* [WHAT TO WORK ON]: What lines below include the string "StIdle"? Pick them out and copy them.

* [PROVIDED DATA]:
________________________

File: src/rtl/inta_ack_sequencer_if.sv
// Handshake and bus signals between the PIC control side (resolver, command
// decoder, CPU INTA line) and the acknowledge sequencer.
interface inta_ack_sequencer_if;
    logic [7:0] chosen_interrupt;
    logic       inta_n;
    logic [4:0] vector_base;
    logic       aeoi;
    logic       eoi;
    logic       eoi_specific;
    logic [2:0] eoi_level;
    logic       int_out;
    logic [7:0] isr;
    logic [7:0] irr_clear;
    logic [7:0] data_out;
    logic       data_oe;

    // Driver side: resolver, ICW/OCW registers and the CPU.
    modport master (
        output chosen_interrupt, inta_n, vector_base, aeoi, eoi, eoi_specific, eoi_level,
        input  int_out, isr, irr_clear, data_out, data_oe
    );

    // Sequencer side.
    modport slave (
        input  chosen_interrupt, inta_n, vector_base, aeoi, eoi, eoi_specific, eoi_level,
        output int_out, isr, irr_clear, data_out, data_oe
    );
endinterface

File: src/rtl/inta_ack_sequencer.sv
// Responder half of the PIC INTA handshake: raises int_out, walks the
// two-pulse acknowledge, owns the In-Service Register and drives the vector.
module inta_ack_sequencer (
    input logic                 clk,
    input logic                 reset,
    inta_ack_sequencer_if.slave bus
);

    typedef enum logic [2:0] {
        StIdle,
        StPend,
        StAck1,
        StGap,
        StAck2
    } state_e;

    state_e     state_q;
    logic       inta_d_q;
    logic       spurious_q;
    logic       int_out_q;
    logic       data_oe_q;
    logic [2:0] level_q;
    logic [7:0] isr_q;
    logic [7:0] irr_clear_q;
    logic [7:0] data_out_q;

    logic       fall;
    logic       rise;
    logic [2:0] req_idx;
    logic [2:0] isr_idx;
    logic       req_qual;
    logic [7:0] req_onehot;
    logic [7:0] isr_set;
    logic [7:0] isr_clr;
    logic [7:0] isr_d;

    // Index of the lowest set bit (IR0 is highest priority); 0 when empty.
    function automatic logic [2:0] lowest_idx(input logic [7:0] v);
        lowest_idx = 3'd0;
        for (int i = 7; i >= 0; i--) begin
            if (v[i]) lowest_idx = 3'(i);
        end
    endfunction

    // INTA edge detection and request qualification against the ISR.
    always_comb begin
        fall       = inta_d_q & ~bus.inta_n;
        rise       = ~inta_d_q & bus.inta_n;
        req_idx    = lowest_idx(bus.chosen_interrupt);
        isr_idx    = lowest_idx(isr_q);
        req_onehot = 8'd1 << req_idx;
        req_qual   = (bus.chosen_interrupt != 8'd0) && ((isr_q == 8'd0) || (req_idx < isr_idx));
    end

    // ISR set/clear merge; a set applied to the same bit overrides a clear.
    always_comb begin
        isr_set = 8'd0;
        isr_clr = 8'd0;
        if ((state_q == StPend) && fall && req_qual) begin
            isr_set = req_onehot;
        end
        if ((state_q == StAck2) && rise && bus.aeoi && !spurious_q) begin
            isr_clr = isr_clr | (8'd1 << level_q);
        end
        if (bus.eoi) begin
            if (bus.eoi_specific) begin
                isr_clr = isr_clr | (8'd1 << bus.eoi_level);
            end else begin
                // Isolate the lowest set bit; zero when the ISR is empty.
                isr_clr = isr_clr | (isr_q & (~isr_q + 8'd1));
            end
        end
        isr_d = (isr_q & ~isr_clr) | isr_set;
    end

    // Acknowledge FSM with all outputs registered.
    always_ff @(posedge clk) begin
        if (reset) begin
            state_q     <= StIdle;
            inta_d_q    <= 1'b1;
            spurious_q  <= 1'b0;
            int_out_q   <= 1'b0;
            data_oe_q   <= 1'b0;
            level_q     <= 3'd0;
            isr_q       <= 8'd0;
            irr_clear_q <= 8'd0;
            data_out_q  <= 8'd0;
        end else begin
            inta_d_q    <= bus.inta_n;
            isr_q       <= isr_d;
            irr_clear_q <= 8'd0;
            unique case (state_q)
                StIdle: begin
                    int_out_q <= 1'b0;
                    if (req_qual) begin
                        level_q <= req_idx;
                        state_q <= StPend;
                    end
                end
                StPend: begin
                    if (fall) begin
                        int_out_q <= 1'b0;
                        state_q   <= StAck1;
                        if (req_qual) begin
                            level_q     <= req_idx;
                            irr_clear_q <= req_onehot;
                            spurious_q  <= 1'b0;
                        end else begin
                            // Request withdrawn before the first pulse.
                            level_q    <= 3'd7;
                            spurious_q <= 1'b1;
                        end
                    end else begin
                        int_out_q <= 1'b1;
                        if (req_qual) level_q <= req_idx;
                    end
                end
                StAck1: begin
                    if (rise) state_q <= StGap;
                end
                StGap: begin
                    if (fall) begin
                        data_oe_q  <= 1'b1;
                        data_out_q <= {bus.vector_base, level_q};
                        state_q    <= StAck2;
                    end
                end
                StAck2: begin
                    if (rise) begin
                        data_oe_q  <= 1'b0;
                        data_out_q <= 8'd0;
                        state_q    <= StIdle;
                    end
                end
                default: state_q <= StIdle;
            endcase
        end
    end

    assign bus.int_out   = int_out_q;
    assign bus.isr       = isr_q;
    assign bus.irr_clear = irr_clear_q;
    assign bus.data_out  = data_out_q;
    assign bus.data_oe   = data_oe_q;

endmodule

File: src/flat_wrapper.sv
// flat-port wrapper written by rule: the top's interface ports become plain ports
module inta_ack_sequencer_flat 
  (clk, reset, bus_chosen_interrupt, bus_inta_n, bus_vector_base, bus_aeoi, bus_eoi, bus_eoi_specific, bus_eoi_level, bus_int_out, bus_isr, bus_irr_clear, bus_data_out, bus_data_oe);
  inta_ack_sequencer_if bus_i ();
  input logic clk;
  input logic reset;
  input wire logic [$bits(bus_i.chosen_interrupt)-1:0] bus_chosen_interrupt;
  input wire logic [$bits(bus_i.inta_n)-1:0] bus_inta_n;
  input wire logic [$bits(bus_i.vector_base)-1:0] bus_vector_base;
  input wire logic [$bits(bus_i.aeoi)-1:0] bus_aeoi;
  input wire logic [$bits(bus_i.eoi)-1:0] bus_eoi;
  input wire logic [$bits(bus_i.eoi_specific)-1:0] bus_eoi_specific;
  input wire logic [$bits(bus_i.eoi_level)-1:0] bus_eoi_level;
  output wire logic [$bits(bus_i.int_out)-1:0] bus_int_out;
  output wire logic [$bits(bus_i.isr)-1:0] bus_isr;
  output wire logic [$bits(bus_i.irr_clear)-1:0] bus_irr_clear;
  output wire logic [$bits(bus_i.data_out)-1:0] bus_data_out;
  output wire logic [$bits(bus_i.data_oe)-1:0] bus_data_oe;
  assign bus_i.chosen_interrupt = bus_chosen_interrupt;
  assign bus_i.inta_n = bus_inta_n;
  assign bus_i.vector_base = bus_vector_base;
  assign bus_i.aeoi = bus_aeoi;
  assign bus_i.eoi = bus_eoi;
  assign bus_i.eoi_specific = bus_eoi_specific;
  assign bus_i.eoi_level = bus_eoi_level;
  assign bus_int_out = bus_i.int_out;
  assign bus_isr = bus_i.isr;
  assign bus_irr_clear = bus_i.irr_clear;
  assign bus_data_out = bus_i.data_out;
  assign bus_data_oe = bus_i.data_oe;
  inta_ack_sequencer u_core (.clk(clk), .reset(reset), .bus(bus_i));
endmodule
File: config.mk
export PLATFORM = sky130hd
export DESIGN_NAME = inta_ack_sequencer_flat
export DESIGN_NICKNAME = d
export VERILOG_FILES = /design/src/rtl/inta_ack_sequencer_if.sv /design/src/rtl/inta_ack_sequencer.sv /design/src/flat_wrapper.sv
export SDC_FILE = /design/constraint.sdc
export NUM_CORES = 1
export LEC_CHECK = 0
export ABC_CLOCK_PERIOD_IN_PS = 6200
export BUFFER_PORTS_ARGS = -buffer_cell sky130_fd_sc_hd__buf_2
export CORE_ASPECT_RATIO = 0.75
export CORE_MARGIN = 2
export CORE_UTILIZATION = 50
export CTS_BUF_LIST = sky130_fd_sc_hd__clkbuf_8
export DETAILED_ROUTE_END_ITERATION = 10
export GPL_ROUTABILITY_DRIVEN = 0
export PLACE_DENSITY = 0.83
export SLEW_MARGIN = 20
export SYNTH_ARGS = -nofsm -noshare
export SYNTH_HDL_FRONTEND = slang
export SYNTH_SLANG_ARGS = --single-unit
File: constraint.sdc
create_clock -name clk -period 6.2 [get_ports clk]
set_input_delay 1.24 -clock clk [delete_from_list [all_inputs] [get_ports clk]]
set_output_delay 1.24 -clock clk [all_outputs]
set_load 0.02 [all_outputs]
==> results.py <==
metrics = {
    "outcome": {
        "status": "complete, no violations",
    },
    "route": {
        "final_antenna_net_count": 0,
        "via_count": 1652,
        "routed_wl_um": 3990,
        "dr.first_iter.drc_count": 121,
        "viasPerCell": 5.70,
        "wl_per_cell_um": 13.8,
        "drt_first_pass_iters": 4,
        "drc": 0,
    },
    "yosys": {
        "syn_inst": 202,
        "yosysSeqAreaShare_pct": 39.0,
        "synth_flop_cell": "dfxtp_1",
        "synthArstFlopShare_pct": 0,
        "synth_cell_types": 51,
        "yosys_warnings": 0,
        "syn-cell-area_um2": 1750,
        "synth_edf_count": 0,
        "ys_ff_latch": 34,
        "avgSynthCellArea_um2": 8.65,
        "syn_nets": 226,
    },
    "floorplan": {
        "die_h_um": 55.2,
        "ios": 48,
        "coreArea_um2": 3310,
        "dieArea_um2": 3990,
        "die_w_um": 72.3,
        "rows": 18,
        "floorplan.initialDensity_pct": 52.8,
    },
    "cts": {
        "cts_hold_repair.buffers": 0,
        "cts_resized": 0,
        "clk_latency_ps": 290,
        "cts_tree": "built",
        "cts_buffers": 5,
        "cts_max_level": 2,
        "cts_setup_buffers": 0,
        "cts.sinks": 34,
        "clk_pin_slew_ps": 70,
        "clockBufferDepth": 2,
        "clockRootBuffer": "clkbuf_8",
    },
    "worst_setup_path": {
        "startpoint_type": "primary input",
        "rr_startpoint": "u_core.bus.isr[2]",
        "crit_required_ps": 6410,
        "critPathCaptureType": "register",
        "timing.rr.end": "u_core.bus.isr[6]",
        "crit_arrival_ps": 3600,
        "reg2reg_depth": 8,
        "timing.reg2reg.setup_slack_ps": 3800,
        "crit_path_max_fanout": 7,
        "path_class": "primary input to register",
    },
    "final_layout": {
        "area.growth.synth_to_final_pct": 20.7,
        "n_antenna_cell": 0,
        "layout.cells.non_filler": 290,
        "drive_above_1_share_pct": 30.0,
        "nets": 273,
        "layout_commonest_cell": "buf_2",
        "layout_common_cells": "47 x buf_2, 34 x dfxtp_1, 25 x nor2_1, 17 x nand2_1, 11 x o21ai_0",
    },
    "pwr": {
        "total_leakage_power_nw": 0.956,
        "power_w": 0.000507,
        "ir_drop_mv": 0.148,
        "power_density_nw_per_um2": 240,
    },
    "sta": {
        "slew_viol_final": 0,
        "hold_violations": 0,
        "tightest_slew_ps": 657,
        "clock_skew_ps": 6.36,
        "slew_headroom_pct": 55.6,
        "fin_crit_ps": 3400,
        "setup_tns_ps": 0,
        "setup_viol": 0,
        "rsz0062_at_grt": "no",
        "max_freq_ghz": 0.294,
        "finalCritPeriodShare_pct": 54.8,
    },
    "global_routing": {
        "grt_pass1_wl_um": 6620,
        "grt_max_degree": 18,
        "overflow": 0,
        "grt_pass1_vias": 1405,
        "grt.total_usage_pct": 22.2,
        "antenna_found_initial": 0,
    },
    "placed_design": {
        "place_inst": 282,
        "portBuffers": 47,
        "dp.final_hpwl_um": 3000,
    },
    "worst_hold_path": {
        "worstHoldEndpoint": "u_core.bus.int_out",
        "hold_start": "u_core.bus.int_out",
        "hold_depth": 2,
        "hold_class": "register to register",
    },
    "run": {
        "maxCapViolCount": 0,
    },
}
==> stage by stage <==
stage | hold slack [ps] | utilization (%) | instance area, um^2 | setup slack [ps]
6_report | 482 | 63.7 | 2110 | 2800
4_1_cts | 478 | 63.7 | 2110 | 2800
2_1_floorplan | 483 | - | 1750 | 2880
3_3_place_gp | 457 | 60.5 | 2000 | 2570
5_1_grt | 525 | 63.7 | 2110 | 2590
3_5_place_dp | 469 | 60.5 | 2000 | 2500
==> registers in the layout, summed over array words and instances, names as in the netlist <==
signal	cells
u_core.level_q	3
u_core.bus.int_out	1
u_core.spurious_q	1
u_core.inta_d_q	1
u_core.state_q	3
u_core.bus.data_out	8
u_core.bus.isr	8
u_core.bus.data_oe	1
u_core.bus.irr_clear	8
==> power by group <==
group | internal (W) | switching [W] | total, W
clock | 0.000117 | 0.0000787 | 0.000196
combinational | 0.0000310 | 0.0000438 | 0.0000749
sequential | 0.000226 | 0.0000101 | 0.000236
total | 0.000374 | 0.000133 | 0.000507
==> synth_stat cells (2+ instances only) <==
cell type	instances	area share [%]
nor4_1	5	1.8
o21a_1	2	0.86
nor3_1	10	2.9
nand3b_1	3	1.3
nor2_1	25	5.4
clkbuf_1	7	1.5
o31ai_2	3	2.1
or2_2	2	0.72
nand3_1	7	2.0
nor2b_1	5	1.8
o31ai_1	3	1.3
dfxtp_1	34	39
ha_1	2	1.4
inv_1	7	1.5
o21ai_0	11	3.2
nand2b_1	4	1.4
a22oi_1	10	4.3
a2111o_1	2	1.3
nand2_1	17	3.7
nor4_4	2	2.4
nand4_1	5	1.8
a21oi_1	5	1.4
a31o_2	3	1.5
==> cell families (layout without fill, tap and decap cells) <==
group	after synthesis	after routing	share of synthesized area (%)
and+or+nand+nor	98	98	31.8
AOI/OAI and AO/OA	51	51	23.1
xor gates and xnor gates	1	1	0.502
adders and majority gates	2	2	1.43
buffers and inverters	15	63	3.65
DFF	34	34	39.0
muxes	1	1	0.573
==> final cells by class <==
| type | instances | area [um^2] |
|---|---|---|
| fillers | 312 | 1200 |
| multi-input cells | 153 | 1000 |
| flip-flops and latches | 34 | 681 |
| repair buffers | 48 | 243 |
| clock buffers | 5 | 68.8 |
| well taps | 40 | 50.0 |
| clock inverters | 3 | 37.5 |
| inverters | 7 | 26.3 |
==> critical path: stages <==
cell      delay [ps]
buf_2            120
nor2_1           100
nor3_1            60
o31ai_2          420
inv_1            250
ha_1             260
a21o_1           180
a22o_4           250
o21bai_4         180
or2_1            310
o31ai_2          230
==> metal layers <==
layer  global-route usage (%)  share of wire (%)  vias to the layer above
li1                         -                  -                      844
met1                     33.4                 54                      740
met2                     29.2                 39                       63
met3                     6.16                6.7                        5
met4                     8.81                1.0                        0
met5                        0                  0                        -
==> worst max path at each step <==
stage,from,endpoint,slack (ps),cells after the start
3_5_place_dp,bus_chosen_interrupt[7],u_core.bus.isr[6],2500,11
3_3_place_gp,bus_chosen_interrupt[7],u_core.bus.isr[6],2570,11
4_1_cts,bus_chosen_interrupt[7],u_core.bus.isr[6],2800,11
5_1_grt,bus_chosen_interrupt[7],u_core.bus.isr[6],2590,11
6_report,bus_chosen_interrupt[7],u_core.bus.isr[6],2800,11
2_1_floorplan,bus_chosen_interrupt[7],u_core.bus.isr[6],2880,11
No activity file was read; power rests on OpenSTA's default activity.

________________________

* [FINAL ANSWER]:
        StIdle,
            state_q     <= StIdle;
                StIdle: begin
                        state_q    <= StIdle;
                default: state_q <= StIdle;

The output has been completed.